Cherry Cup Cakes
These are deep, muffin-style cup cakes.
Ingredients
- 6 oz butter at room temperature
- 6 oz golden caster sugar
- 3 medium eggs
- 6 oz self-raising flour sifted
- 2 1/2 oz pack dried cherries
- 2 tbsp milk
ICING
- 8 oz golden icing sugar
- 3 tbsp lemon juice
Instructions
- Line a 12-hole muffin tin with paper muffin cases.
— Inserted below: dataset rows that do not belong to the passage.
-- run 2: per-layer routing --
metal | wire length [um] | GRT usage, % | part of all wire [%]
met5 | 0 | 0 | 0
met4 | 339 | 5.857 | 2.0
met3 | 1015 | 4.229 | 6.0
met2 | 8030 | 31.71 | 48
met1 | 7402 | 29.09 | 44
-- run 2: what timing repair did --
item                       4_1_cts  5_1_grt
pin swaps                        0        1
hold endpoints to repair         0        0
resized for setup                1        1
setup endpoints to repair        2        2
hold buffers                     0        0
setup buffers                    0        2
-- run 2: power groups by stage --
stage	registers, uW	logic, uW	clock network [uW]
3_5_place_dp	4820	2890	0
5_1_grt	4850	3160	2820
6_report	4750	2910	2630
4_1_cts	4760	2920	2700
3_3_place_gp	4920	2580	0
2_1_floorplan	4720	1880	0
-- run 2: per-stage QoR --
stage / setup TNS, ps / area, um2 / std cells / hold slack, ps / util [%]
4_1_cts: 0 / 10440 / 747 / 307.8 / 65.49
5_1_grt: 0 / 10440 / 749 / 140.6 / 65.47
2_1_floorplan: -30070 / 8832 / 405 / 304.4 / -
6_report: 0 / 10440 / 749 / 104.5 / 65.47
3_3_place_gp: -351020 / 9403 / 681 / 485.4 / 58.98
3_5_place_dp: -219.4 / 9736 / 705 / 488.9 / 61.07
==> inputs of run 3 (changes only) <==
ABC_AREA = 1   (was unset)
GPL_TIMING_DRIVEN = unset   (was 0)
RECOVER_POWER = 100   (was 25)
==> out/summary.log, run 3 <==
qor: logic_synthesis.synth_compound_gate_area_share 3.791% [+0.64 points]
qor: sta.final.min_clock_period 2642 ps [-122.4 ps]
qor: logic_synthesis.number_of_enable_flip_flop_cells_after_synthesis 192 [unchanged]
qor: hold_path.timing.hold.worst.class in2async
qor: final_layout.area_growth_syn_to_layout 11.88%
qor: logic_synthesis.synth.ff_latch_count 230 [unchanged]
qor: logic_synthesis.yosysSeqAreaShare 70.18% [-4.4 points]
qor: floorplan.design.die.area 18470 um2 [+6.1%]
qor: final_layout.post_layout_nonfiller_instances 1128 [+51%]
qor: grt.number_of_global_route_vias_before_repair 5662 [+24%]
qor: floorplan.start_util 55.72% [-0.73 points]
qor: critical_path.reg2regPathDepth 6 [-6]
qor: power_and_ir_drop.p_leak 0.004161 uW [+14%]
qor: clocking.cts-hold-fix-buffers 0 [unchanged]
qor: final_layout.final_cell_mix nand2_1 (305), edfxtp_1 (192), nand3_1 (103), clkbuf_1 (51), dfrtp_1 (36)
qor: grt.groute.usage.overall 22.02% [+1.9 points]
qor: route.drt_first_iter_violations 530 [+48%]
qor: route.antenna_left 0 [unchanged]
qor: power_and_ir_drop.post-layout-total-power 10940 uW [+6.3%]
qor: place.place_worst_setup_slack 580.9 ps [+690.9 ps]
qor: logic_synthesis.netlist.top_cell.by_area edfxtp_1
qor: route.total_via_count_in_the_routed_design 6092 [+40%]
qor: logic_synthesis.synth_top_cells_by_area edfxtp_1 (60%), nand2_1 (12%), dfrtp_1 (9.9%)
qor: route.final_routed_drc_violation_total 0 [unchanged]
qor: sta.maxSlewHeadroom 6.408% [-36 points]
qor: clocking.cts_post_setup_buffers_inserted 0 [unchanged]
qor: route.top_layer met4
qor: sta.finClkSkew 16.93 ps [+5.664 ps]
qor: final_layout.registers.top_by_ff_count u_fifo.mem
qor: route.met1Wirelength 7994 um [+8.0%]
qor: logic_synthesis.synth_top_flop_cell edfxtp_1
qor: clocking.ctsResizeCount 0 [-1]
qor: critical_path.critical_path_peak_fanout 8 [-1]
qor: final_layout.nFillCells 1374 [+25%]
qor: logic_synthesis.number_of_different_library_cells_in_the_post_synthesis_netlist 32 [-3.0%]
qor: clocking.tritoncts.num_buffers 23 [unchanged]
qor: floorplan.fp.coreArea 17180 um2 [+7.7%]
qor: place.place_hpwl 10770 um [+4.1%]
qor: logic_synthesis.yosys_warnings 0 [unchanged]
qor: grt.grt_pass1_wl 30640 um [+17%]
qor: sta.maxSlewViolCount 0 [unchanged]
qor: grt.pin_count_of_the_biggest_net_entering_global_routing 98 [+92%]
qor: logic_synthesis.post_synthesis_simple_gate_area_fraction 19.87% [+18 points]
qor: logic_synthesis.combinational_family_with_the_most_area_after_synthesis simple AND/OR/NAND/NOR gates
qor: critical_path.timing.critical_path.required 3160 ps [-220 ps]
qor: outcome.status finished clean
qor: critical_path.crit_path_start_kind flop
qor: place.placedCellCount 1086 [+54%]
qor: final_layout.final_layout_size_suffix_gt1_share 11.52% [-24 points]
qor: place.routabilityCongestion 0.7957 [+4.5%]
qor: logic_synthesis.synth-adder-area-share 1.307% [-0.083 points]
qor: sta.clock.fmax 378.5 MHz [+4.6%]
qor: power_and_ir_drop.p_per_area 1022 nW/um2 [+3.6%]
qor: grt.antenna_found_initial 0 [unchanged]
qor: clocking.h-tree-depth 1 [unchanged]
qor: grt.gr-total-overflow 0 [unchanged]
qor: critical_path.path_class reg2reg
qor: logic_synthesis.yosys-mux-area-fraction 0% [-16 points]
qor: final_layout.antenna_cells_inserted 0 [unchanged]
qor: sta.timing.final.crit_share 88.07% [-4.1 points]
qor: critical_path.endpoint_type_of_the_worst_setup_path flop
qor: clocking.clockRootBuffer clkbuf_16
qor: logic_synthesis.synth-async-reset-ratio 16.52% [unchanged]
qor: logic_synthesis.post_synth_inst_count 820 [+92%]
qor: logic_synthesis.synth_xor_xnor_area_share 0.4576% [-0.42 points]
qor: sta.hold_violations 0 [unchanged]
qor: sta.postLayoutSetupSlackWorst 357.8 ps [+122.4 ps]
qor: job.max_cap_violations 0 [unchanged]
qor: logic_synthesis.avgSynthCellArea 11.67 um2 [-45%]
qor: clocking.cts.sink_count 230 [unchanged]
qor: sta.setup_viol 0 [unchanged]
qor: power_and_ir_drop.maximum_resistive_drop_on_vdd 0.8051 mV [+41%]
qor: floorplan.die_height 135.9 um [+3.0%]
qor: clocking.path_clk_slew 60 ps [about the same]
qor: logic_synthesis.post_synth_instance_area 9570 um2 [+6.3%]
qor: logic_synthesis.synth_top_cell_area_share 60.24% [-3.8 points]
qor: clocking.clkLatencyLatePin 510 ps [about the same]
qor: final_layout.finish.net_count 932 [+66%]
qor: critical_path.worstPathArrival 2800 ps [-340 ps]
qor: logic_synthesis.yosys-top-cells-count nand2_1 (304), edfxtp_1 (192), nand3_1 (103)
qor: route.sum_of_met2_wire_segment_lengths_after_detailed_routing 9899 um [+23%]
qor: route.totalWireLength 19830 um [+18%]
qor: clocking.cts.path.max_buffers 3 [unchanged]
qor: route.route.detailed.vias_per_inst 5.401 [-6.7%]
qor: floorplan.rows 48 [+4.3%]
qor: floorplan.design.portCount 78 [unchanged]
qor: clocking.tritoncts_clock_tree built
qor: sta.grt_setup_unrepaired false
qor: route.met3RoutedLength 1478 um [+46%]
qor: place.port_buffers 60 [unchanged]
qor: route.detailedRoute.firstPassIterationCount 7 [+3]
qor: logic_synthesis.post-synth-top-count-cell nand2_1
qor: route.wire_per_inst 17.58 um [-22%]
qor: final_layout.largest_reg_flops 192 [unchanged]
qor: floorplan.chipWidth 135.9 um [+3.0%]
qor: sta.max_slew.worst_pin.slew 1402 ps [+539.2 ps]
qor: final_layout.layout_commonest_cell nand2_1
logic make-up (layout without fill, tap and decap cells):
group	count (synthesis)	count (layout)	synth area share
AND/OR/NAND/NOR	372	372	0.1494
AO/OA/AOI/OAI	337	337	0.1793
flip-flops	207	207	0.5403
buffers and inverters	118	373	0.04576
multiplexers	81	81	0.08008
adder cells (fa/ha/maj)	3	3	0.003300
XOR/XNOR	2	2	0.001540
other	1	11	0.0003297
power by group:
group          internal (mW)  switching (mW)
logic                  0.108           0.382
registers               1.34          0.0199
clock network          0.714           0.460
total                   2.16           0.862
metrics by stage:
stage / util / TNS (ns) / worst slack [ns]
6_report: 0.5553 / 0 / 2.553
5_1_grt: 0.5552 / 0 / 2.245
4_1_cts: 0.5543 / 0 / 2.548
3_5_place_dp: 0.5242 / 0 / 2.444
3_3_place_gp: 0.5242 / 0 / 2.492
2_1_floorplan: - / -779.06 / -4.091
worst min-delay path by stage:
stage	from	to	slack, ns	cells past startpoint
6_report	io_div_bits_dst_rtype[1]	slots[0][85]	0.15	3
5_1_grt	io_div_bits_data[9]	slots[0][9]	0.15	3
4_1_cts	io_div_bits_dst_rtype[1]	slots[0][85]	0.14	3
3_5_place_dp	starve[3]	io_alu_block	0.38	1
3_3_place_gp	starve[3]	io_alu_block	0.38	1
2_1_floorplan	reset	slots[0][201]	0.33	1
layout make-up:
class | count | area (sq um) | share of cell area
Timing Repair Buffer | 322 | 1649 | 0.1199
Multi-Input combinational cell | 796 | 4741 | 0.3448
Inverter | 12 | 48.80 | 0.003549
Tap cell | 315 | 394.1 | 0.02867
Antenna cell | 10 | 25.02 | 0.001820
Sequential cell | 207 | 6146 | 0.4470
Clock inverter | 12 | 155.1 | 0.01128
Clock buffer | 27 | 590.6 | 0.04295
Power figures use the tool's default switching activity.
==> src/rtl/conv_stream_feeder.sv <==
// conv_stream_feeder
//   Buffers a 3x3 kernel and one image frame written over a valid/ready
//   config port. On start it replays them to the convolution engine as
//   gap-free streams: an optional engine reset, the kernel, the frame, and
//   then a few zero flush pixels.
//
// Ports
//   clk, reset_n          clock, async active-low reset
//   cfg_valid/cfg_ready   config handshake; cfg_sel 1 = kernel, 0 = pixel
//   cfg_data              coefficient or pixel value
//   cfg_clear             in IDLE, empty both buffers
//   start                 request one frame transmission
//   busy, done, start_err status (done/start_err are single-cycle pulses)
//   conv_reset            one-cycle engine reset ahead of a kernel resend
//   kernel_write_en/kernel_in, img_write_en/img_input   engine stream pins
//
// state   | meaning
// --------+-----------------------------------------------------------
// S_IDLE  | accepting config writes, waiting for start
// S_CRST  | conv_reset high for one cycle
// S_KSEND | streaming KN kernel coefficients
// S_ISEND | streaming FRAME pixels
// S_FLUSH | FLUSH_LEN zero pixels, write enable still high
// S_DONE  | done pulse, pixel buffer released
module conv_stream_feeder #(
  parameter int BITS        = 9,
  parameter int KERNEL_SIZE = 3,
  parameter int IMG_LENGTH  = 16,
  parameter int IMG_ROWS    = 16,
  parameter int FLUSH_LEN   = 2
) (
  input  logic            clk,
  input  logic            reset_n,
  input  logic            cfg_valid,
  input  logic            cfg_sel,
  input  logic [BITS-1:0] cfg_data,
  output logic            cfg_ready,
  input  logic            cfg_clear,
  input  logic            start,
  output logic            busy,
  output logic            done,
  output logic            start_err,
  output logic            conv_reset,
  output logic            kernel_write_en,
  output logic [BITS-1:0] kernel_in,
  output logic            img_write_en,
  output logic [BITS-1:0] img_input
);

  localparam int KN    = KERNEL_SIZE * KERNEL_SIZE;
  localparam int FRAME = IMG_LENGTH * IMG_ROWS;
  localparam int KC_W  = $clog2(KN + 1);
  localparam int PC_W  = $clog2(FRAME + 1);
  localparam int KA_W  = $clog2(KN);
  localparam int PA_W  = $clog2(FRAME);

  localparam logic [KC_W-1:0] K_FULL = KC_W'(KN);
  localparam logic [PC_W-1:0] P_FULL = PC_W'(FRAME);
  localparam logic [PC_W-1:0] K_LAST = PC_W'(KN - 1);
  localparam logic [PC_W-1:0] P_LAST = PC_W'(FRAME - 1);
  localparam logic [PC_W-1:0] F_LAST = PC_W'((FLUSH_LEN > 0) ? FLUSH_LEN - 1 : 0);

  typedef enum logic [2:0] {
    S_IDLE, S_CRST, S_KSEND, S_ISEND, S_FLUSH, S_DONE
  } state_t;

  state_t          state, state_nxt;
  logic [PC_W-1:0] idx, idx_nxt;
  logic [KC_W-1:0] kcnt;
  logic [PC_W-1:0] pcnt;
  logic            kdirty;
  logic            start_err_nxt;
  logic            kwe_nxt, iwe_nxt;
  logic [BITS-1:0] kin_nxt, iin_nxt;
  logic            wr_ok;

  logic [BITS-1:0] kbuf [KN];
  logic [BITS-1:0] pbuf [FRAME];

  // A full buffer deasserts ready, so a write can never overwrite.
  assign cfg_ready = (state == S_IDLE) && (cfg_sel ? (kcnt < K_FULL) : (pcnt < P_FULL));
  assign wr_ok     = cfg_valid && cfg_ready && !cfg_clear;

  always_ff @(posedge clk) begin
    if (wr_ok && cfg_sel)  kbuf[kcnt[KA_W-1:0]] <= cfg_data;
    if (wr_ok && !cfg_sel) pbuf[pcnt[PA_W-1:0]] <= cfg_data;
  end

  always_ff @(posedge clk or negedge reset_n) begin
    if (!reset_n) begin
      kcnt   <= '0;
      pcnt   <= '0;
      kdirty <= 1'b1;
    end else if (state == S_IDLE && cfg_clear) begin
      kcnt   <= '0;
      pcnt   <= '0;
      kdirty <= 1'b1;
    end else begin
      if (wr_ok && cfg_sel) begin
        kcnt   <= kcnt + 1'b1;
        kdirty <= 1'b1;
      end
      if (wr_ok && !cfg_sel) pcnt <= pcnt + 1'b1;
      // Kernel is retained across frames; only the pixels are released.
      if (state == S_DONE) begin
        pcnt   <= '0;
        kdirty <= 1'b0;
      end
    end
  end

  // Output values are derived from the next state so that every engine pin
  // comes straight from a flop yet lines up with the state it belongs to.
  always_comb begin
    state_nxt     = state;
    idx_nxt       = idx;
    start_err_nxt = 1'b0;
    kwe_nxt       = 1'b0;
    kin_nxt       = '0;
    iwe_nxt       = 1'b0;
    iin_nxt       = '0;
    unique case (state)
      S_IDLE: begin
        if (!cfg_clear && start) begin
          if (kcnt == K_FULL && pcnt == P_FULL) begin
            state_nxt = kdirty ? S_CRST : S_ISEND;
            idx_nxt   = '0;
          end else begin
            start_err_nxt = 1'b1;
          end
        end
      end
      S_CRST: begin
        state_nxt = S_KSEND;
        idx_nxt   = '0;
      end
      S_KSEND: begin
        if (idx == K_LAST) begin
          state_nxt = S_ISEND;
          idx_nxt   = '0;
        end else begin
          idx_nxt = idx + 1'b1;
        end
      end
      S_ISEND: begin
        if (idx == P_LAST) begin
          state_nxt = (FLUSH_LEN == 0) ? S_DONE : S_FLUSH;
          idx_nxt   = '0;
        end else begin
          idx_nxt = idx + 1'b1;
        end
      end
      S_FLUSH: begin
        if (idx == F_LAST) begin
          state_nxt = S_DONE;
          idx_nxt   = '0;
        end else begin
          idx_nxt = idx + 1'b1;
        end
      end
      S_DONE:  state_nxt = S_IDLE;
      default: state_nxt = S_IDLE;
    endcase

    if (state_nxt == S_KSEND) begin
      kwe_nxt = 1'b1;
      kin_nxt = kbuf[idx_nxt[KA_W-1:0]];
    end
    if (state_nxt == S_ISEND) begin
      iwe_nxt = 1'b1;
      iin_nxt = pbuf[idx_nxt[PA_W-1:0]];
    end
    if (state_nxt == S_FLUSH) iwe_nxt = 1'b1;
  end

  always_ff @(posedge clk or negedge reset_n) begin
    if (!reset_n) begin
      state           <= S_IDLE;
      idx             <= '0;
      busy            <= 1'b0;
      done            <= 1'b0;
      start_err       <= 1'b0;
      conv_reset      <= 1'b0;
      kernel_write_en <= 1'b0;
      kernel_in       <= '0;
      img_write_en    <= 1'b0;
      img_input       <= '0;
    end else begin
      state           <= state_nxt;
      idx             <= idx_nxt;
      busy            <= (state_nxt != S_IDLE);
      done            <= (state_nxt == S_DONE);
      start_err       <= start_err_nxt;
      conv_reset      <= (state_nxt == S_CRST);
      kernel_write_en <= kwe_nxt;
      kernel_in       <= kin_nxt;
      img_write_en    <= iwe_nxt;
      img_input       <= iin_nxt;
    end
  end

endmodule

==> config.mk <==
export PLATFORM = sky130hd
export DESIGN_NAME = conv_stream_feeder
export DESIGN_NICKNAME = d
export VERILOG_FILES = /design/src/rtl/conv_stream_feeder.sv
export SDC_FILE = /design/constraint.sdc
export NUM_CORES = 2
export LEC_CHECK = 0
export CELL_PAD_IN_SITES_DETAIL_PLACEMENT = 1
export CELL_PAD_IN_SITES_GLOBAL_PLACEMENT = 2
export CORE_MARGIN = 2
export CORE_UTILIZATION = 50
export DETAILED_ROUTE_END_ITERATION = 16
export PLACE_DENSITY = 0.87
export RECOVER_POWER = 100
export SLEW_MARGIN = 40
export SYNTH_ARGS = -nofsm -noshare
export SYNTH_HDL_FRONTEND = slang
export SYNTH_SLANG_ARGS = --single-unit
==> constraint.sdc <==
create_clock -name clk -period 13.9 [get_ports clk]
set_clock_uncertainty 0.15 [all_clocks]
set_input_delay 4.17 -clock clk [delete_from_list [all_inputs] [get_ports clk]]
set_output_delay 4.17 -clock clk [all_outputs]
set_load 0.1 [all_outputs]
==> run metrics <==
Int Power=11.65 mW; pre-CTS worst setup slack=3460 ps; row count=162; DRC Markers=0; number of distinct library cells after synthesis=81; final hold slack=410.7 ps; die height=446.5 um; worst-path maximum fanout=11; leading post-synthesis cells by cell area=edfxtp_1 73%, nand2_1 6.5%, nand3_1 3.8%, mux2i_1 3.2%, dfrtp_1 1.3%; die span in x=446.5 um; Root Buffer=clkbuf_16; ys async rst share=2.053%; Final min period=11390 ps; crit path cell chain=dlygate4sd3_1, nand2b_1, nor4_1, o21ai_0, a221oi_4, clkbuf_1, inv_1, nand2_1, buf_4, a211oi_1, nor4b_1, a31oi_1, nand4_1; Fmax achieved=87.83 MHz; Multi-input gate area=22950 um2; vias in the first global route=65140; Synth Register Bits=2435; Final Routed Wirelength=314100 um; startpoint types=input pin; Lkg Pwr=36.06 nW; max capacitance violation total=32; 1st-pass router iterations=6; final hold violations=0; Max-slew headroom=-223.0%; Port Buffers=39; DR iter-0 viols=8339; hold-fix buffers at CTS=0; Power Density=135.3 nW/um2; DIE AREA=199400 um2; Worst Tran Pin Value=4845 ps; CTS tree=yes; fill cell count=18620; Reg clk slew, reported paths=60 ps; CTS Buf Count=238; most common flop cell mapped by yosys=edfxtp_1; Clock Latency Late Sink=910 ps; Initial Util=50.26%; setup violators final=0; Synth top area share=73.15%; failing checks=capacitance limit, slew limit; worst path required time=14590 ps; H-tree Lvls=4; final setup margin=2515 ps; total congestion overflow=0; syn_nets=7150; CP peak stage delay=1290 ps; Sink Count=2435; crit share post-route=81.91%; first-pass GRT wire length=453800 um; GPL Wtd Cong=0.9228; P_sw=3.002 mW; Arr. time, crit path=12070 ps; gr usage total=31.25%; Peak supply drop=0.1365 mV; synthesized cell area=97910 um2; sequential share of power=55.1%; CP Class=in2reg; Setup TNS=0 ps; synthesis-to-layout area growth=10.55%; dpl hpwl=184900 um; register area share after synthesis=74.43%; final core utilization=55.57%; yosys warns=0; Synth area leader=edfxtp_1; DRT antenna net count=0; final std cells w/o fill=9871; vias per std cell=6.401; Logic pwr share=1.0%; slowest CP cell=nor4b_1; Vias=63190; core area=194800 um2; Max Root-Sink Buffers=3; RSZ-0062 raised after global routing=no; setup bufs post-CTS=0; final slew viol count=1855; Hold Crit Class=reg2reg; CP Capture Type=flip-flop; post_cts resized=0; status=finished with violations; cells after synthesis=7122; Clk pwr share=43.8%; layout net count=7070; I/O pins=40; share of post-route cells with drive strength above 1=7.569%; initial antenna violation count=26; Placed Cells incl. Taps=9413; sw frac=20.49%; mean area per synthesized cell=13.75 um2; Register Area=72870 um2; largest net degree at the start of global routing=178; Post-synth EDFFs=2385; WL/cell=31.82 um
- Put the butter and sugar into a bowl and cream together until pale, light and fluffy. Beat in the eggs, one at a time, folding in 1 tbsp flour with the last egg if the mixture appears to be starting to curdle.
- Set aside 12 dried cherries for decoration. Fold the remaining flour and cherries into the mixture, together with the milk, until evenly combined.
- Spoon into the cases and bake at 190°C (170°C fan oven) mark 5 for 15 - 20 minutes until pale golden, risen and springy to the touch. Transfer to a wire rack to cool.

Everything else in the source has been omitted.